**Records provided**

<file path="design/flow/design.v">
`timescale 1ns / 1ps
module Traffic_lighter_controller_RTL(
    input [2:0] num,         
    input [2:0] duty_cycle,  
    input [2:0] initNum,     
    input load,              
    input clk,  
    output clk_inversed_output,                
    output pwm_output,                         
    output [3:0] counter_output,               
    output [3:0] sum_num_dutyCycle_output,     
    output counter_eq_sum_output,              
    output [1:0] state_output,                 
    output red,     
    output yellow,
    output green
    );
    wire clk_inversed; 
    wire pwm_out;                        
    wire [3:0] counter_out;              
    wire [3:0] sum_num_dutyCycle_out;    
    wire counter_eq_sum_out;             
    wire [1:0] state;                    
    my_not my_not1(                          
        clk,
        clk_inversed,
        clk_inversed_output                  
        );
    counter counter1(
        clk_inversed,                        
        counter_eq_sum_out,                  
        initNum,
        load,
        counter_out,
        counter_output                       
        );
    comparator_bigger counter_bigger_num(    
        counter_out,
        {1'b0,num},                          
        pwm_out,
        pwm_output                           
        );
     sum sum_num_dutyCycle(                   
        num,
        duty_cycle,
        sum_num_dutyCycle_out,
        sum_num_dutyCycle_output             
        );
    comparator_eq counter_eq_sum(            
        counter_out,
        sum_num_dutyCycle_out,
        counter_eq_sum_out,
        counter_eq_sum_output                
        );
   Moore_machine Moore_machine1(
        clk,
        pwm_out,
        state,
        state_output                         
        );
    data_path data_path1(
        state,
        green,
        yellow,
        red
        );
endmodule   
module my_not(
    input clk,
    output reg clk_inversed,
    output reg testOut                   
    );
    always@(clk)
        if(clk == 1) begin
            clk_inversed <= 0;
            testOut <= 0;                
        end
        else begin
            clk_inversed <= 1;
            testOut <= 1;                
        end
endmodule
module counter(
    input clk,
    input reset,
    input [2:0] initNum,
    input load,
    output reg [3:0] out,
    output reg [3:0] testOut         
    );
    always@(posedge clk)
        if (load == 1 || reset == 1)
        begin 
            if(load == 1) begin
                out <= initNum;
                testOut <= initNum;  
            end
            if(reset == 1) begin 
                out <= 1;
                testOut <= 1;        
            end
        end  
        else begin
            out <= out + 1;
            testOut <= out + 1;      
        end
endmodule
module comparator_eq(
    input [3:0] num1,
    input [3:0] num2,
    output reg out,
    output reg testOut               
    );
    always@(num1, num2)
        if(num1 == num2) begin
            out <= 1;
            testOut <= 1;            
        end
        else begin
            out <= 0;
            testOut <= 0;            
        end
endmodule
module comparator_bigger(
    input [3:0] num1,
    input [3:0] num2,
    output reg out,
    output reg testOut               
    );
    always@(num1,num2)
        if(num1 > num2) begin
            out <= 1;               
            testOut <= 1;            
        end
        else begin
            out <= 0;
            testOut <= 0;            
        end
endmodule 
module sum( 
    input [2:0] num1,
    input [2:0] num2,
    output reg [3:0] sum,
    output reg [3:0] testOut         
    );
    always@(num1, num2) begin
        sum = num1 + num2;
        testOut = num1 + num2;       
    end
endmodule
module Moore_machine(
    input clk,
    input pwm,  
    output reg [1:0] state,
    output reg [1:0] testOut         
    );
    always@(posedge clk)
    begin
        if(!pwm)                     
            case(state)
                0: begin 
                    state = 1;
                    testOut = 1;     
                   end
                1: begin 
                    state = 2;
                    testOut = 2;     
                   end
                2: begin 
                    state = 3;
                    testOut = 3;     
                   end                  
                default: begin 
                    state = 0;
                    testOut = 0;     
                   end
            endcase 
    end
endmodule
module data_path(
    input [1:0] state,
    output reg green,
    output reg yellow,
    output reg red
    );
    always@(state)
    case(state)
        0: begin     
            green = 1;
            yellow = 0;
            red = 0;
           end
        1: begin     
            green = 0;
            yellow = 1;
            red = 0;
            end
        2: begin     
            green = 0;
            yellow = 0;
            red = 1;
            end
        3: begin     
            green = 0;
            yellow = 1;
            red = 0;
            end
    endcase
 endmodule
`timescale 1ns / 1ps
module tb_Traffic_lighter_controller_RTL;
reg [2:0] num;                        
reg [2:0] duty_cycle;                        
reg [2:0] initNum;      
reg load;               
reg clk;
wire clk_inversed_output;                        
wire pwm_output;                        
wire [3:0] counter_output;              
wire [3:0] sum_num_dutyCycle_output;    
wire counter_eq_sum_output;             
wire [1:0] state_output;             
wire red;
wire yellow;
wire green;
Traffic_lighter_controller_RTL Traffic_lighter_controller_RTL_1(
    num,
    duty_cycle,
    initNum,
    load,
    clk,
    clk_inversed_output,                    
    pwm_output,                  
    counter_output,             
    sum_num_dutyCycle_output,    
    counter_eq_sum_output,       
    state_output, 
    red,
    yellow,
    green);
initial
begin
    num = 2;             
    duty_cycle = 3; 
    clk = 0;
    load = 1;        
    initNum = 2;     
    #20 load = 0;
end
always #10 clk = ~clk;
endmodule
</file>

**Task prompt**
Search the entries for the word "reset". Copy every line where it occurs.

**Exercise solution**
    input reset,
        if (load == 1 || reset == 1)
            if(reset == 1) begin 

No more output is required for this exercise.